2000 Italian television film

Paul the Apostle (San Paolo, Die Bibel – Paulus), also known as Saint Paul, is a 2000 television film written by Gareth Jones and directed by Roger Young. The film is based on real life events of Christian apostle and Saint Paul.

== Cast ==
- Johannes Brandrup as Paul
- Thomas Lockyer as Ruben
- Barbora Bobuľová as Dina
- Ennio Fantastichini as Peter
- G. W. Bailey as Barnabas
- Franco Nero as Gamaliel
- Giorgio Pasotti as John
- Christian Brendel as James
- Giovanni Lombardo Radice as Herod Antipas
- Jack Hedley as High Priest
- Massimo Sarchielli as Ananias of Damascus
- Faith Brook as Sarah
- Riccardo Sardoné as Stephen
- Daniela Poggi as Mary
- Roger Young as Herod Agrippa
- Umberto Orsini as Tribune
- Maria Cristina Heller as Hagar

==Production==
The film was shot in Lux Vide studios in Ouarzazate, Morocco.

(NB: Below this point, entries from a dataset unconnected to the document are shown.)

File: config.mk
export PLATFORM = sky130hd
export DESIGN_NAME = nf_10g_if_stats
export DESIGN_NICKNAME = d
export VERILOG_FILES = /design/src/rtl/nf_10g_if_stats_pkg.sv /design/src/rtl/nf_10g_if_pkt_counter.sv /design/src/rtl/nf_10g_if_stats.sv
export SDC_FILE = /design/constraint.sdc
export NUM_CORES = 1
export LEC_CHECK = 0
export CAP_MARGIN = 40
export CORE_MARGIN = 2
export CORE_UTILIZATION = 35
export CTS_CLUSTER_SIZE = 16
export DETAILED_ROUTE_END_ITERATION = 16
export PLACE_DENSITY = 0.68
export SETUP_SLACK_MARGIN = 0.1
export SYNTH_ARGS = -nofsm -noshare
export SYNTH_HDL_FRONTEND = slang
export SYNTH_SLANG_ARGS = --single-unit
File: constraint.sdc
create_clock -name clk -period 4.1 [get_ports clk]
set_clock_uncertainty 0.15 [all_clocks]
set_input_delay 0.41 -clock clk [delete_from_list [all_inputs] [get_ports clk]]
set_output_delay 0.41 -clock clk [all_outputs]
set_load 0.005 [all_outputs]
File: src/rtl/nf_10g_if_stats_pkg.sv
// rtl/nf_10g_if_stats_pkg.sv - shared encodings and constants for the 10G interface statistics stage
package nf_10g_if_stats_pkg;

  typedef enum logic {
    ST_IDLE   = 1'b0,
    ST_IN_PKT = 1'b1
  } pkt_state_t;

  localparam int DBG_RX_WRAP   = 0;
  localparam int DBG_TX_WRAP   = 1;
  localparam int DBG_RX_IN_PKT = 2;
  localparam int DBG_TX_IN_PKT = 3;

  localparam logic [31:0] FLIP_RESET = 32'hFFFF_FFFF;

  function automatic logic [31:0] pack_status(
    input logic rx_wrap,
    input logic tx_wrap,
    input logic rx_in_pkt,
    input logic tx_in_pkt
  );
    logic [31:0] s;
    s = '0;
    s[DBG_RX_WRAP]   = rx_wrap;
    s[DBG_TX_WRAP]   = tx_wrap;
    s[DBG_RX_IN_PKT] = rx_in_pkt;
    s[DBG_TX_IN_PKT] = tx_in_pkt;
    return s;
  endfunction

endpackage

File: src/rtl/nf_10g_if_pkt_counter.sv
// rtl/nf_10g_if_pkt_counter.sv - per-direction packet FSM, clearable counter and sticky wrap flag (NF_10G_IF_STATS_SATURATE_EN selects saturation)
module nf_10g_if_pkt_counter
  import nf_10g_if_stats_pkg::*;
#(
  parameter int C_COUNTER_WIDTH = 32
) (
  input  logic                       clk,
  input  logic                       resetn,
  input  logic                       tvalid,
  input  logic                       tready,
  input  logic                       tlast,
  input  logic                       clear,
  input  logic                       wrap_clear,
  output logic [C_COUNTER_WIDTH-1:0] count,
  output logic                       in_pkt,
  output logic                       wrap
);

  localparam logic [C_COUNTER_WIDTH-1:0] ONE = C_COUNTER_WIDTH'(1);

  pkt_state_t state;
  logic       beat;
  logic       inc;
  logic       at_max;
  logic       wrap_set;

  assign beat     = tvalid & tready;
  assign inc      = beat & tlast;
  assign at_max   = &count;
  // A clear in the same cycle restarts the count, so it can never overflow.
  assign wrap_set = inc & ~clear & at_max;
  assign in_pkt   = (state == ST_IN_PKT);

  always_ff @(posedge clk) begin
    if (!resetn) begin
      state <= ST_IDLE;
      count <= '0;
      wrap  <= 1'b0;
    end else begin
      case (state)
        ST_IDLE:   if (beat && !tlast) state <= ST_IN_PKT;
        ST_IN_PKT: if (beat && tlast)  state <= ST_IDLE;
        default:   state <= ST_IDLE;
      endcase

      if (clear) begin
        count <= inc ? ONE : '0;
      end else if (inc) begin
        if (!at_max) count <= count + ONE;
`ifdef NF_10G_IF_STATS_SATURATE_EN
        else count <= count;
`else
        else count <= '0;
`endif
      end

      if (wrap_set) wrap <= 1'b1;
      else if (wrap_clear) wrap <= 1'b0;
    end
  end

endmodule

File: src/rtl/nf_10g_if_stats.sv
// rtl/nf_10g_if_stats.sv - RX/TX packet counters, flip loopback and status word (NF_10G_IF_STATS_SATURATE_EN selects saturating counters)
module nf_10g_if_stats
  import nf_10g_if_stats_pkg::*;
#(
  parameter int C_S_AXIS_DATA_WIDTH = 64,
  parameter int C_COUNTER_WIDTH     = 32
) (
  input  logic                       clk,
  input  logic                       resetn,
  input  logic                       rx_tvalid,
  input  logic                       rx_tready,
  input  logic                       rx_tlast,
  input  logic                       tx_tvalid,
  input  logic                       tx_tready,
  input  logic                       tx_tlast,
  input  logic                       counterin_reg_clear,
  input  logic                       counterout_reg_clear,
  input  logic [31:0]                cpu2ip_flip_reg,
  input  logic [31:0]                cpu2ip_debug_reg,
  output logic [C_COUNTER_WIDTH-1:0] counterin_reg,
  output logic [C_COUNTER_WIDTH-1:0] counterout_reg,
  output logic [31:0]                ip2cpu_flip_reg,
  output logic [31:0]                ip2cpu_debug_reg
);

  // Only the handshake is snooped; the keep width is kept for interface parity.
  localparam int KEEP_W = C_S_AXIS_DATA_WIDTH / 8;

  logic [KEEP_W-1:0] unused_keep;
  logic              unused_debug;
  logic              dbg0_q;
  logic              wrap_clear;
  logic              rx_in_pkt;
  logic              tx_in_pkt;
  logic              rx_wrap;
  logic              tx_wrap;

  assign unused_keep  = '0;
  assign unused_debug = ^cpu2ip_debug_reg[31:1];
  assign wrap_clear   = cpu2ip_debug_reg[0] & ~dbg0_q;

  always_ff @(posedge clk) begin
    if (!resetn) begin
      ip2cpu_flip_reg <= FLIP_RESET;
      dbg0_q          <= 1'b0;
    end else begin
      ip2cpu_flip_reg <= ~cpu2ip_flip_reg;
      dbg0_q          <= cpu2ip_debug_reg[0];
    end
  end

  nf_10g_if_pkt_counter #(
    .C_COUNTER_WIDTH(C_COUNTER_WIDTH)
  ) u_rx_counter (
    .clk        (clk),
    .resetn     (resetn),
    .tvalid     (rx_tvalid),
    .tready     (rx_tready),
    .tlast      (rx_tlast),
    .clear      (counterin_reg_clear),
    .wrap_clear (wrap_clear),
    .count      (counterin_reg),
    .in_pkt     (rx_in_pkt),
    .wrap       (rx_wrap)
  );

  nf_10g_if_pkt_counter #(
    .C_COUNTER_WIDTH(C_COUNTER_WIDTH)
  ) u_tx_counter (
    .clk        (clk),
    .resetn     (resetn),
    .tvalid     (tx_tvalid),
    .tready     (tx_tready),
    .tlast      (tx_tlast),
    .clear      (counterout_reg_clear),
    .wrap_clear (wrap_clear),
    .count      (counterout_reg),
    .in_pkt     (tx_in_pkt),
    .wrap       (tx_wrap)
  );

  assign ip2cpu_debug_reg = pack_status(rx_wrap, tx_wrap, rx_in_pkt, tx_in_pkt);

endmodule

* Yosys cells after proc, flatten, opt, wreduce, memory -nomap -nowiden
Index checks and enable logic that the tools add are counted.
Cells by class: div/mod/pow operators 0, bitwise logic cells 15, shift operators 0, $add $sub $neg 2, reductions and logical operators 12, multiply operators 0, muxes and demuxes 17, eq/ne operators 0, order comparisons 0
Operators with widths (count):
- two-way mux 32 bit | 6
- adder 32 x 1 -> 32 bit (second input constant) | 2
- AND reduction 32 bit | 2
- inverter 32 bit | 1
- AND 1 bit | 9
- two-way mux 1 bit | 9
- nonzero test 2 bit | 4
- inverter 1 bit | 5
- logical AND 1 bit | 4
- case mux 1 bit (2 select lines) | 2
- logical NOT 1 bit | 2
Word-level totals: word-level logic and storage cells 54, RAM bits 0, memories 0, flip-flop bits (word level) 101, latch bits 0, ROM bits 0, input bits 74

* Longest topological paths before layout
depth in word-level cells 5, mapped depth 8

* By module
Synthesis repeated with hierarchy kept, for this count alone.
Unflattened totals: cells, all modules 558, area, all modules 4850.9 µm²
Modules (own cells, without submodules):
- nf_10g_if_pkt_counter | sequential area each 680.7 µm², cells each 227, instances 2, area an instance 1871.8 µm²
- nf_10g_if_stats | sequential area each 660.6 µm², cells each 104, instances 1, area an instance 1107.3 µm²

* Worst setup path before layout
No wires, ideal clock.
path type reg2reg, from register u_rx_counter.count[1], to register u_rx_counter.count[23], arrival time 1830 ps, stages on the path, launching flop included 7, setup time 120 ps, slack 2000 ps, period minus slack after synthesis 2100 ps, buffers on the path 0, data required time 3830 ps, path through dfxtp_1 -> ha_1 -> nand4_1 -> nor3_2 -> nand3_2 -> and4_1 -> a211o_1
Between the ends: longest elaborated chain between the ends 4
Ends and longest elaborated chain:
- start, declared | RTL line nf_10g_if_pkt_counter.sv:14 | output logic [C_COUNTER_WIDTH-1:0] count,
- start signal, assigned | RTL line nf_10g_if_pkt_counter.sv:47 | count <= inc ? ONE : '0;
- start signal, assigned | RTL line nf_10g_if_pkt_counter.sv:49 | if (!at_max) count <= count + ONE;
- adder 32 x 1 -> 32 bit / AND reduction 32 bit (equally long branches) | RTL line nf_10g_if_pkt_counter.sv:49, nf_10g_if_pkt_counter.sv:29
- two-way mux 32 bit (*) | RTL line nf_10g_if_pkt_counter.sv:49
- two-way mux 32 bit (*) | RTL line nf_10g_if_pkt_counter.sv:48 | end else if (inc) begin
- two-way mux 32 bit (*) | RTL line nf_10g_if_pkt_counter.sv:46 | if (clear) begin
Mark *: on every way between the ends. The rest lies on a longest branch, timed or not. The select of a mux whose other input is x is not followed. A chain may end at the register's enable or synchronous reset.

* Worst setup path after layout
from register u_rx_counter.count[1], to register u_rx_counter.count[26]
The elaborated chain is that of the path after synthesis.

==> results by group <==
Outcome
  – Run status: complete, no violations

Detailed routing
  – Drt first pass iters: 5
  – Post-Route WL: 13.2 mm
  – DR WL/cell: 15.1 um
  – Post-route ant nets: 0
  – Number of vias per cell: 5.39
  – Vias post-DR: 4,720
  – Initial DRC Count: 381
  – DRC viols: 0

Setup path
  – Data required, critical path: 4.16 ns
  – Max incr delay on CP: 0.56 ns
  – Type of origin of the critical path: flip-flop
  – Cell chain of the critical path: ha_1, nand4_1, nor3_2, nand3_2, nand2_1, o311ai_0
  – Worst setup path category: flip-flop to flip-flop
  – Setup crit end kind: flip-flop
  – Critical Path Slowest Stage Cell: nand2_1
  – Largest fanout on the critical path: 19
  – Crit path DAT: 3.10 ns

Timing
  – Setup TNS: 0 ns
  – Period utilisation layout: 0.742
  – Finish-stage setup viols: 0
  – Slew @ Worst Pin: 0.580 ns
  – Hold Fails Final Rpt: 0
  – Rel. slew slack: 0.610
  – Final Slew Violations: 0
  – RSZ-0062 raised after global routing: no
  – Max Clk Rate: 329 MHz
  – Min Tclk post-route: 3.04 ns

Power
  – Pwr Density: 308 mW/mm2
  – LEAKAGE: 2.33 nW
  – VDD IR max: 0.202 mV

Synth
  – Post-Syn Area per Cell: 8.42 um2
  – Seq/Total Area, Yosys: 0.426
  – Post-synth top area cell: dfxtp_1
  – Synthesized cell area: 0.00474 mm2
  – Asr flop ratio synth: 0
  – #FFs+latches synth: 101
  – Yosys Warn Count: 0
  – Largest cells by area after synthesis: dfxtp_1 (43%), nand2_1 (6.9%), nand3_1 (6.2%)
  – Main synth FF type: dfxtp_1
  – Post-synth top area share: 0.426
  – Cells after synthesis: 563
  – Number of synthesized flops with an enable pin: 0
  – Yosys cell types: 50

Die
  – Core Area: 0.0132 mm2
  – # IOs: 202
  – Die Area: 0.0145 mm2
  – Die X: 120 um
  – FP Rows: 42
  – Initial Util: 0.358
  – Chip Height: 120 um

Clock network
  – # hold bufs at CTS: 0
  – Clk Latency, worst-skew pair: 0.35 ns
  – Setup Buffers After CTS: 0
  – CTS tree: built
  – Clock Sinks: 101
  – CTS Buf Count: 9
  – H-tree level count: 3
  – Root Driver: clkbuf_16
  – Clk buf depth: 2
  – CTS clk-pin slew, worst paths: 0.07 ns
  – CTS resizes: 0

Final layout
  – Most common cell after layout, fill and taps aside: clkdlybuf4s50_1
  – Most frequent cells in the layout: clkdlybuf4s50_1 (142), dfxtp_1 (101), nand2_1 (87)
  – Layout cells sized above 1: 0.0515
  – Nets: 770
  – Area grow syn2layout: 36.8%
  – Diodes inserted: 0
  – Finished Core Util: 0.490

GRT
  – Largest net degree at the start of global routing: 33
  – Global route overflow: 0
  – GR Util All Layers: 0.180
  – Initial antenna violation count: 0
  – Vias in the first global route: 4,309
  – First-pass GRT wire length: 21.3 mm

Worst hold path
  – Worst hold path class: flip-flop to flip-flop

Flow run
  – Max-cap violations: 0

Placed design
  – Port-buffer cells: 142
  – Half-perimeter wire length after placement: 9.65 mm
  – Final GP Congestion: 0.843
[layer usage]
layer  track usage  vias up  part of all wire
met5             0        -                 0
met4        0.0567        0             0.015
met3        0.0486       15             0.080
met2         0.291      189              0.48
met1         0.233     2245              0.43
li1              -     2271                 -
[path summary, 6_finish.rpt]
path / startpoint / to / slack [ns] / depth (start not counted)
setup / recovery: u_rx_counter.count[1] / u_rx_counter.count[26] / 1.06 / 6
hold / removal: flip-flop / flip-flop / 0.36 / 2
setup reg to reg: u_rx_counter.count[1] / u_rx_counter.count[26] / 1.06 / 6
hold reg to reg: flip-flop / flip-flop / 0.36 / 2
[report_power, final]
group          total [mW]  internal (mW)  switching [mW]
logic               0.137         0.0782          0.0586
registers            1.01           1.00         0.00660
clock network       0.854          0.477           0.377
[stage by stage]
stage	cells	area (um2)	hold slack, ns	power [mW]	setup slack, ns
6_report	875	6480	0.362	2.00	1.06
5_1_grt	875	6480	0.378	2.07	0.800
4_1_cts	875	6480	0.370	2.02	1.13
3_5_place_dp	859	6190	0.362	1.17	1.05
3_3_place_gp	859	6190	0.355	1.16	1.10
2_1_floorplan	590	4840	0.322	1.09	2.00
[Yosys cell counts (3+ instances only)]
| cell type | instances |
|---|---|
| dfxtp_1 | 101 |
| nand2_1 | 87 |
| nand3_1 | 59 |
| nand4_1 | 37 |
| buf_4 | 32 |
| nor2_1 | 21 |
| and3_1 | 17 |
| clkbuf_1 | 17 |
| or3_1 | 17 |
| o21ai_0 | 15 |
| nor3_1 | 14 |
| inv_1 | 12 |
| a31oi_1 | 11 |
| and4_1 | 11 |
| a211o_1 | 9 |
| a21oi_1 | 7 |
| o31ai_1 | 7 |
| and2_1 | 6 |
| buf_2 | 6 |
| nand2b_1 | 6 |
| o211ai_1 | 6 |
| xor2_1 | 5 |
| a32oi_1 | 4 |
| nand3_2 | 4 |
| o22ai_1 | 4 |
| xnor2_1 | 4 |
| mux2i_1 | 3 |
| nor2b_1 | 3 |
| nor3_2 | 3 |
| nor4_1 | 3 |
| nor4_2 | 3 |
| o311ai_1 | 3 |
| or4_1 | 3 |
[kinds of logic after synthesis]
family / count (synthesis) / synth area share
other: 1 / 0.000791
and+or+nand+nor: 304 / 0.353
AOI/OAI and AO/OA: 75 / 0.110
muxes: 3 / 0.00633
buffers and inverters: 68 / 0.0823
DFF: 101 / 0.426
xor gates and xnor gates: 9 / 0.0166
adders and majority gates: 2 / 0.00528
[layout make-up]
type	instances	area (um2)
Clock buffer	11	233
Clock inverter	5	60.1
Fill cell	1289	6760
Inverter	12	45.0
Multi-Input combinational cell	421	2430
Sequential cell	101	2020
Tap cell	176	220
Timing Repair Buffer	149	1470
[critical path: cells and delay by family, from the launching register on]
kind,cells,cell delay (ns)
AO/OA/AOI/OAI,1,0.20
adder cells (fa/ha/maj),1,0.28
flip-flops,1,0.50
AND/OR/NAND/NOR,4,1.77
(Power assumes the default switching activity.)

Part of The Bible Collection project, it was directed by Roger Young, who had directed the series' previous chapters Joseph, Moses, Solomon and Jesus.

==Reception==
Peter T. Chattaway from Christianity Today referred to the film as "one of the weakest entries" in The Bible Collection series, and noted it "dilutes its biblical source material with much more fictitious material than any of the films that came before it". Corriere della Seras television critic Aldo Grasso described Young's direction as "honest" and "expository".

In Italy, Paul the Apostle was a ratings success, being watched by over 8.7 million viewers upon its premiere.